> _Data for the task_
From an optimization exercise on the open Yosys and OpenROAD flow, aimed at small area, a short achievable clock period and few clock cycles; shortcuts taken in it are not production practice.
At most, simulation tests tie the RTL to the original design; equivalence was not proved.
The clock port is modelled as an ideal driver; clocking choices that lean on that would not hold on a real chip.
Power is estimated from default activity; no workload was simulated.

==> flow/design.v (excerpt) <==
module round_robin_thread_scheduler
#(
  parameter int MAX_THREADS = 16
) (
  input  wire logic        clk_i,
  input  wire logic        rst_ni,
  input  wire logic        in_valid_i,
  output logic             in_stall_o,
  input  wire logic [2:0]  mode_i,
  input  wire logic [3:0]  thread_id_i,
  input  wire logic [15:0] sleep_quanta_i,
  output logic             out_valid_o,
  input  wire logic        out_stall_i,
  output logic [1:0]       status_o,
  output logic [31:0]      result_value_o,
  output logic [3:0]       running_thread_o,
  output logic             running_valid_o,
  output logic [31:0]      total_quanta_o
);
Size in the first run: about 3,600 cells after synthesis, ~1,100 flip-flops, ~100 I/O pins, ~0.048 mm² of cells after synthesis.
clock: 12.0 ns
lec_check: 0
cap_margin: 20
core_margin: 2
core_utilization: 60
place_density: 0.7
slew_margin: 20
tns_end_percent: 0
standard.sh (not shown) runs the stock make flow with config.mk's settings and CLKGATE_MAP_FILE= SYNTH_SCRIPT=/design/flow/synth_recipe.tcl, a recipe that flattens the netlist after the stock synthesis.
==> flow/flow/run.sh <==
#!/bin/bash
# Standard layout with a tighter setup repair target (the clock stays at the design's period),
# a clock tree of fewer buffers and no dummy loads, port buffers sized up before clock tree
# synthesis, and cells stepped down in size after it wherever the worst slack allows.
cp standard.sh standard_copy.txt
export SETUP_SLACK_MARGIN=${SETUP_SLACK_MARGIN_OVERRIDE:-9.0}
export CTS_ARGS="-sink_clustering_enable -repair_clock_nets -dont_use_dummy_load -sink_clustering_size 22 -sink_clustering_max_diameter 100 -buf_list {sky130_fd_sc_hd__clkbuf_16}"
export PRE_CTS_TCL=$PWD/flow/iobuf.tcl
export POST_CTS_TCL=$PWD/flow/downsize.tcl
bash standard.sh > standard.log 2>&1
Other scripts of this flow, unchanged in this note and not shown: flow/flow/downsize.tcl, flow/flow/iobuf.tcl
The baseline completed without violations.
Edit:
--- a/flow/flow/run.sh
+++ b/flow/flow/run.sh
@@ -6 +6 @@
-export SETUP_SLACK_MARGIN=${SETUP_SLACK_MARGIN_OVERRIDE:-9.0}
+export SETUP_SLACK_MARGIN=${SETUP_SLACK_MARGIN_OVERRIDE:-8.6}
After rerunning: The changed run produced a clean layout. Maximum frequency came out lower slightly. Wire length barely changes. Hold slack barely changes. Cell area hardly moves. Worst setup slack loses 0.019 ns. Count of clock-buffer cells in the layout does not change. Critical path depth came out higher by 2.
Edit:
--- a/flow/flow/run.sh
+++ b/flow/flow/run.sh
@@ -6 +6 @@
-export SETUP_SLACK_MARGIN=${SETUP_SLACK_MARGIN_OVERRIDE:-8.6}
+export SETUP_SLACK_MARGIN=${SETUP_SLACK_MARGIN_OVERRIDE:-9.3}
Result:
- The new run completed with no timing, DRC or antenna violations
- final area is about the same
- area after synthesis is unchanged
- worst setup slack improves by 0.019 ns
- power goes up by 0.39%
- first-iteration DRC count decreases by 0.44%
- die area stays the same
- wire length stays flat
- non-clock buffer count rises by 6
Edit:
--- a/flow/flow/run.sh
+++ b/flow/flow/run.sh
@@ -6 +6 @@
-export SETUP_SLACK_MARGIN=${SETUP_SLACK_MARGIN_OVERRIDE:-9.3}
+export SETUP_SLACK_MARGIN=${SETUP_SLACK_MARGIN_OVERRIDE:-8.8}
- via count stays the same
- clock skew is unchanged
- maximum frequency does not change
- worst setup slack stays the same
- clock power hardly moves
- final cell count does not change
- design area does not change
- routed wire length is unchanged
- synthesized cell count does not change
- power stays the same
No run of this note included a check of the RTL's function; only the layout flow was run.


Another version of the RTL of round_robin_thread_scheduler (not shown whole).
Size in the first run: roughly 100 I/O pins, roughly 48000 sq um of cells after synthesis.
clock: 12.0 ns
lec_check: 0
cap_margin: 20
core_margin: 2
core_utilization: 52
place_density: 0.62
slew_margin: 20
tns_end_percent: 5
==> flow/flow/run.sh <==
#!/bin/bash
# Standard layout with a tighter setup repair target (the clock stays at the design's period),
# a clock tree of fewer buffers and no dummy loads, port buffers sized up before clock tree
# synthesis, and cells stepped down in size after it wherever the worst slack allows.
cp standard.sh standard_copy.txt
export SETUP_SLACK_MARGIN=${SETUP_SLACK_MARGIN_OVERRIDE:-8.6}
export CTS_ARGS="-sink_clustering_enable -repair_clock_nets -dont_use_dummy_load -sink_clustering_size 22 -sink_clustering_max_diameter 100 -buf_list {sky130_fd_sc_hd__clkbuf_16}"
export PRE_CTS_TCL=$PWD/flow/iobuf.tcl
export POST_CTS_TCL=$PWD/flow/downsize.tcl
bash standard.sh > standard.log 2>&1
Other scripts of this flow, unchanged in this note and not shown: flow/flow/downsize.tcl, flow/flow/iobuf.tcl
Testbench counts at the start, summed over its fixed seeds: cycles 49,907.
Rerun with:
CAP_MARGIN = 40   (was 20)
SLEW_MARGIN = 50   (was 20)
TNS_END_PERCENT = 0   (was 5)
=> The new run produced a clean layout; non-clock buffer count came out lower by 39; final area came out lower by about 0.7%; wire length came out lower by about 0.8%; via count came out lower by about 0.6%; clock skew came out lower by 0.0049 ns; power came out lower by 3.2%; flip-flop and latch count stays the same; clock-buffer cell count came out higher by 1; combinational power came out lower by 11%.
Rerun with:
CAP_MARGIN = 20   (was 40)
SLEW_MARGIN = 20   (was 50)
Effect: The changed run went through all stages and came out clean. Clock-buffer cell count shrinks by 1. Routed wire length shrinks by 0.60%. Maximum frequency shrinks by 1.3%. Power shrinks by 0.59%.
Rerun with:
TNS_END_PERCENT = 20   (was 0)
Power goes up by 5.2%.
Cell count came out higher by 2.3%.
Via count grows by 2.7%.
Die area does not change.
Sequential share of layout area fell by 2.2 points.
Setup slack loses 0.0095 ns.
Flip-flop and latch count stays the same.
Area after synthesis does not change.
Clock-buffer cell count does not change.
Rerun with:
--- a/flow/flow/run.sh
+++ b/flow/flow/run.sh
@@ -4,5 +4,5 @@
 # synthesis, and cells stepped down in size after it wherever the worst slack allows.
 cp standard.sh standard_copy.txt
-export SETUP_SLACK_MARGIN=${SETUP_SLACK_MARGIN_OVERRIDE:-8.6}
+export SETUP_SLACK_MARGIN=${SETUP_SLACK_MARGIN_OVERRIDE:-8.4}
 export CTS_ARGS="-sink_clustering_enable -repair_clock_nets -dont_use_dummy_load -sink_clustering_size 22 -sink_clustering_max_diameter 100 -buf_list {sky130_fd_sc_hd__clkbuf_16}"
 export PRE_CTS_TCL=$PWD/flow/iobuf.tcl
CORE_UTILIZATION = 60   (was 52)
PLACE_DENSITY = 0.7   (was 0.62)
TNS_END_PERCENT = 0   (was 20)
What happened: Wire length came out lower by 6.1%. First-iteration DRC count came out lower by 1.9%. Synthesized cell count is unchanged. Cell area came out lower by 3.7%. Combinational power came out lower by 14%. Die area came out lower by 13%. Cell count came out lower by 4.9%.
Rerun with:
--- a/flow/flow/run.sh
+++ b/flow/flow/run.sh
@@ -4,5 +4,5 @@
 # synthesis, and cells stepped down in size after it wherever the worst slack allows.
 cp standard.sh standard_copy.txt
-export SETUP_SLACK_MARGIN=${SETUP_SLACK_MARGIN_OVERRIDE:-8.4}
+export SETUP_SLACK_MARGIN=${SETUP_SLACK_MARGIN_OVERRIDE:-8.6}
 export CTS_ARGS="-sink_clustering_enable -repair_clock_nets -dont_use_dummy_load -sink_clustering_size 22 -sink_clustering_max_diameter 100 -buf_list {sky130_fd_sc_hd__clkbuf_16}"
 export PRE_CTS_TCL=$PWD/flow/iobuf.tcl
CORE_UTILIZATION = 52   (was 60)
PLACE_DENSITY = 0.62   (was 0.7)
SLEW_MARGIN = 35   (was 20)
The changed run passed the timing, design-rule and antenna checks.
Via count shrinks by 0.37%.
Worst setup slack gains 0.14 ns.
Die area increases by 15%.
Routed wire length went up by 2.9%.
Worst hold slack improves by 0.023 ns.


Starting RTL as in the previous note.
Settings: LEC_CHECK=0, CAP_MARGIN=20, CORE_MARGIN=2, CORE_UTILIZATION=65, PLACE_DENSITY=0.75, SLEW_MARGIN=20, TNS_END_PERCENT=0; clock period 12.0 ns.
==> flow/flow/run.sh <==
#!/bin/bash
# Standard layout with a tighter setup repair target (the clock stays at the design's period),
# a clock tree of fewer buffers and no dummy loads, port buffers sized up before clock tree
# synthesis, and cells stepped down in size after it wherever the worst slack allows.
cp standard.sh standard_copy.txt
export SETUP_SLACK_MARGIN=${SETUP_SLACK_MARGIN_OVERRIDE:-8.6}
export CTS_ARGS="-sink_clustering_enable -repair_clock_nets -dont_use_dummy_load -sink_clustering_size 22 -sink_clustering_max_diameter 100 -buf_list {sky130_fd_sc_hd__clkbuf_16}"
export PRE_CTS_TCL=$PWD/flow/iobuf.tcl
export POST_CTS_TCL=$PWD/flow/downsize.tcl
bash standard.sh > standard.log 2>&1
Other scripts of this flow, unchanged in this note and not shown: flow/flow/downsize.tcl, flow/flow/iobuf.tcl
Testbench counts at the start, summed over its fixed seeds: cycles 49,907.
Edit:
- CORE_UTILIZATION: 65 -> 60
- PLACE_DENSITY: 0.75 -> 0.7
- SLEW_MARGIN: 20 -> 40
Result: The changed run ran to the end with no violations. Hold slack is worse by 0.012 ns. Setup slack gets better by 0.13 ns. Synthesized area does not change. Via count stays flat. Maximum frequency rises by a few percent. Final area climbs slightly.
Edit:
- CORE_UTILIZATION: 60 -> 52
- PLACE_DENSITY: 0.7 -> 0.62
- SLEW_MARGIN: 40 -> 30
=>
- total power decreases slightly
- clock skew barely changes
- core utilization falls by 9.3 points
- worst setup slack got worse by 0.062 ns
- sequential cell count stays the same
- die area increases by about a fifth
- worst hold slack improves by 0.0072 ns
- register-to-register slack degrades by 0.04 ns
- final area decreases slightly
- final cell count grows by a few percent
Edit:
- SLEW_MARGIN: 30 -> 40
Flip-flop and latch count is unchanged.
Clock-buffer cell count goes down by 1.
Core utilization goes up by 0.16 points.
Edit:
--- a/flow/flow/run.sh
+++ b/flow/flow/run.sh
@@ -8,3 +8,4 @@
 export PRE_CTS_TCL=$PWD/flow/iobuf.tcl
 export POST_CTS_TCL=$PWD/flow/downsize.tcl
+export REMOVE_ABC_BUFFERS=1
 bash standard.sh > standard.log 2>&1
- SLEW_MARGIN: 40 -> 20
Outcome: Sequential power barely changes. Flip-flop and latch count stays the same. Global-route usage shrinks by 0.17 points. Power rises slightly. Core utilization shrinks by 0.11 points. Critical path depth increases by 3. Worst hold slack got worse by 0.0067 ns. Wire length goes down slightly. Area after synthesis stays the same.

-- what the ideal ports hide --
How much do the figures lean on ideal ports? The routed layouts below were timed once more, with nothing changed but the port constraints.
Step 1: set_driving_cell puts a clkbuf_16 on clk_i and a buf_2 on each other input, an assumption about the parent block.
Step 2 times the ports against the registers' clock, not the clock port: input delays grow and output delays shrink by t, the midpoint of the rising clock arrivals with the driver on.
a / b / c = ideal / step 1 / step 2; a / b = the first two.
| run | t (ns) | setup WS [ns] | latest minus earliest clock arrival (ns) |
|---|---|---|---|
| the first run of note 1 | 0.708 | 8.223 / 8.196 / 7.601 | 0.074 / 0.073 |
| the second run of note 1 | 0.710 | 8.204 / 8.188 / 7.591 | 0.069 / 0.069 |
| the third run of note 1 | 0.708 | 8.223 / 8.196 / 7.601 | 0.074 / 0.073 |
| the fourth run of note 1 | 0.708 | 8.223 / 8.196 / 7.601 | 0.074 / 0.073 |
| the first run of note 2 | 0.713 | 8.179 / 8.179 / 7.489 | 0.068 / 0.069 |
| the second run of note 2 | 0.739 | 8.248 / 8.175 / 7.585 | 0.066 / 0.066 |
| the third run of note 2 | 0.712 | 8.199 / 8.199 / 7.503 | 0.063 / 0.063 |
| the fourth run of note 2 | 0.725 | 8.190 / 8.168 / 7.634 | 0.091 / 0.091 |
| the fifth run of note 2 | 0.701 | 8.135 / 8.135 / 7.562 | 0.081 / 0.081 |
| the sixth run of note 2 | 0.713 | 8.278 / 8.204 / 7.584 | 0.078 / 0.078 |
| the first run of note 3 | 0.719 | 8.210 / 8.210 / 7.578 | 0.044 / 0.044 |
| the second run of note 3 | 0.710 | 8.345 / 8.273 / 7.731 | 0.072 / 0.072 |
| the third run of note 3 | 0.728 | 8.282 / 8.211 / 7.547 | 0.075 / 0.075 |
| the fourth run of note 3 | 0.709 | 8.325 / 8.251 / 7.579 | 0.047 / 0.047 |
| the fifth run of note 3 | 0.719 | 8.226 / 8.176 / 7.582 | 0.090 / 0.089 |
After both steps every run listed still meets setup and hold. For the fourth run of note 3, which loses most, drivers alone change the setup slack by -0.074 ns; drivers and shift together by -0.746 ns.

> _Assigned task_
Where in the listing does the string "timing" appear? Copy every line that has it.

> _Output for this exercise_
- The new run completed with no timing, DRC or antenna violations
The changed run passed the timing, design-rule and antenna checks.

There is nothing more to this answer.